Answer with explanation:

We are given vectors u,v and w as follows:

      $u=(1,2,3)\,\ v=(2,-3,-4),\ and\ w=(1,0,-2)$

(a)

Now we are asked to find the value of:

  $u-2v+3w$

The value is calculated as follows:

$u-2v+3w=(1,2,3)-2(2,-3,-4)+3(1,0,-2)\\\\i.e.\\\\u-2v+3w=(1,2,3)+(-2\times 2,-2\times -3,-2\times -4)+(3\times 1,3\times 0,3\times -2)\\\\i.e.\\\\u-2v+3w=(1,2,3)+(-4,6,8)+(3,0,-6)\\\\i.e.\\\\u-2v+3w=(1-4+3,2+6+0,3+8-6)\\\\i.e.\\\\u-2v+3w=(0,8,5)$

                              Hence,

                 $u-2v+3w=(0,8,5)$

(b)

We are asked to represent (3,4,5) as a linear combination of u, v, and w.

Let:

$(3,4,5)=au+bv+cw$

$(3,4,5)=a(1,2,3)+b(2,-3,-4)+c(1,0,-2)$

i.e.

$(3,4,5)=(a,2a,3a)+(2b,-3b,-4b)+(c,0,-2c)\\\\i.e.\\\\(3,4,5)=(a+2b+c,2a-3b,3a-4b-2c)\\\\i.e.\\\\a+2b+c=3----------(1)$

$2a-3b=4-------------(2)$

$3a-4b-2c=5------------(3)$

on multiplying equation(1) by 2 an then adding equation (1) to equation (3)
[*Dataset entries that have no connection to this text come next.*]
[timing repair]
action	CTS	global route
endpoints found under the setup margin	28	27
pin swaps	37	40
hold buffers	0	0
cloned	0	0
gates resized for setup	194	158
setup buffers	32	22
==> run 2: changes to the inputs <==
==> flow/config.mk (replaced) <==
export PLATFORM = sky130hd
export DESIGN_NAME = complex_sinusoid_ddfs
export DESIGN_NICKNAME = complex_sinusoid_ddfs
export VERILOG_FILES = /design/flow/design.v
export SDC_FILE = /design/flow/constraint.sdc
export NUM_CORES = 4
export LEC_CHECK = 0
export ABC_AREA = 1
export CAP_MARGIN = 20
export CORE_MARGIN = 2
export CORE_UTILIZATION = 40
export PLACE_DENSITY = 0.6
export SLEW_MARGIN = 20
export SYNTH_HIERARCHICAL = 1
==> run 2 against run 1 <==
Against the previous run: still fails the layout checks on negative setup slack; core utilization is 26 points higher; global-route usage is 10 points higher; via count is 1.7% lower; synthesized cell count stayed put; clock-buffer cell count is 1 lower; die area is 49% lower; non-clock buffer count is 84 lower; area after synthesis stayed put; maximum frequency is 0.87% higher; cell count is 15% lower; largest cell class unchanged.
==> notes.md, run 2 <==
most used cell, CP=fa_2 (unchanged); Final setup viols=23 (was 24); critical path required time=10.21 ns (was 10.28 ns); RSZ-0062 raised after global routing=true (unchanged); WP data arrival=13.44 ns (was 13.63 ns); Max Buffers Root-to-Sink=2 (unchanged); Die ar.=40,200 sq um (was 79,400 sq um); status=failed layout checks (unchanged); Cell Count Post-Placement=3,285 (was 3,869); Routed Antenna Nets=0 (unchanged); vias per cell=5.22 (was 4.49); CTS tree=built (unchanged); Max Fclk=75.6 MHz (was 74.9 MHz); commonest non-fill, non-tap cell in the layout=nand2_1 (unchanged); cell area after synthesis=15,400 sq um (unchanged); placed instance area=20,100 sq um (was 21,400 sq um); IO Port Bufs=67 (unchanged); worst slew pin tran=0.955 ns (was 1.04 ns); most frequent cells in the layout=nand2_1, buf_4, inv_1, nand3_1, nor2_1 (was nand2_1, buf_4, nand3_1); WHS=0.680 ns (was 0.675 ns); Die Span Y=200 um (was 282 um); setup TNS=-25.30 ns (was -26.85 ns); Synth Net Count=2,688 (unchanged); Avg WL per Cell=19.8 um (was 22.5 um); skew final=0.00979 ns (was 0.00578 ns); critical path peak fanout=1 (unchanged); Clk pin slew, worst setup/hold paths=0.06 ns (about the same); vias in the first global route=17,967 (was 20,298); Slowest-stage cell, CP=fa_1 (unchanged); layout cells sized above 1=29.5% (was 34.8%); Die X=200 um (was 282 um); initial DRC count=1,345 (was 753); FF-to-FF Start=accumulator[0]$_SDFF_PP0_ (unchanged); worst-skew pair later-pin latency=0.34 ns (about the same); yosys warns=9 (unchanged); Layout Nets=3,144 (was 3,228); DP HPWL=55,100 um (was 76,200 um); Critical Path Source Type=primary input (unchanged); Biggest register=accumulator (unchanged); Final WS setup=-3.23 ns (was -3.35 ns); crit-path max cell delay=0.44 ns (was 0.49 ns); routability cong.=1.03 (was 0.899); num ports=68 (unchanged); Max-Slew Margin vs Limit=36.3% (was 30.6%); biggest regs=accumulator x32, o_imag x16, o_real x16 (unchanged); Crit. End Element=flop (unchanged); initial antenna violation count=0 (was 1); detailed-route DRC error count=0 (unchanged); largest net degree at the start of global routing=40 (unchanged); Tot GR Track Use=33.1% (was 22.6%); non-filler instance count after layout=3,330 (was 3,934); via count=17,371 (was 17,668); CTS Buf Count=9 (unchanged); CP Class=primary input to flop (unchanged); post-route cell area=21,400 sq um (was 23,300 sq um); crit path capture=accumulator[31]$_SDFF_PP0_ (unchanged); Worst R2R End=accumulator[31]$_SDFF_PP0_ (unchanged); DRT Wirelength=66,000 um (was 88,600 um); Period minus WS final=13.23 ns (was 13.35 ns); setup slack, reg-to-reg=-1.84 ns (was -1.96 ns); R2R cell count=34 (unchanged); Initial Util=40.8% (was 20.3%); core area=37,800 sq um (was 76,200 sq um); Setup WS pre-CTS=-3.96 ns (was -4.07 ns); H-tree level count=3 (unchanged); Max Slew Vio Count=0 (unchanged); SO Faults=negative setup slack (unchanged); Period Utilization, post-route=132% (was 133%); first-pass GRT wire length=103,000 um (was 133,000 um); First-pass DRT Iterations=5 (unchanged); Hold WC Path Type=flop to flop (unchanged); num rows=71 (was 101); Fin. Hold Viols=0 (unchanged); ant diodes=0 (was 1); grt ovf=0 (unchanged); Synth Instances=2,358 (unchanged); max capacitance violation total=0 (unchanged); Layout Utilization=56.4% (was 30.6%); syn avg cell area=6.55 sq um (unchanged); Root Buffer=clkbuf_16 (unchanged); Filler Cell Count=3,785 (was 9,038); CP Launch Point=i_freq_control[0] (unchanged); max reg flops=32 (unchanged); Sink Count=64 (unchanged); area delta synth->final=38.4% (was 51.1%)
$5a=11\\\\i.e.\\\\a=\dfrac{11}{5}$

on putting the value of a in equation (2) we get:

$2\times \dfrac{11}{5}-3b=4\\\\i.e.\\\\\dfrac{22}{5}-3b=4\\\\i.e.\\\\3b=\dfrac{22}{5}-4\\\\i.e.\\\\3b=\dfrac{2}{5}\\\\i.e.\\\\b=\dfrac{2}{15}$

Now on putting the value of a and b in equation (1)

$\dfrac{11}{5}+2\times \dfrac{2}{15}+c=3\\\\i.e.\\\\\dfrac{11}{5}+\dfrac{4}{15}+c=3\\\\i.e.\\\\c=3-\dfrac{11}{5}-\dfrac{4}{15}\\\\i.e.\\\\c=\dfrac{3\times 15-11\times 3-4}{15}\\\\i.e.\\\\c=\dfrac{45-33-4}{15}\\\\i.e.\\\\c=\dfrac{8}{15}$

Hence, we have:

$(3,4,5)=\dfrac{11}{5}(1,2,3)+\dfrac{2}{15}(2,-3,-4)+\dfrac{8}{15}(1,0,-2)\\\\i.e.\\\\(3,4,5)=\dfrac{11}{5}u+\dfrac{2}{15}v+\dfrac{8}{15}w$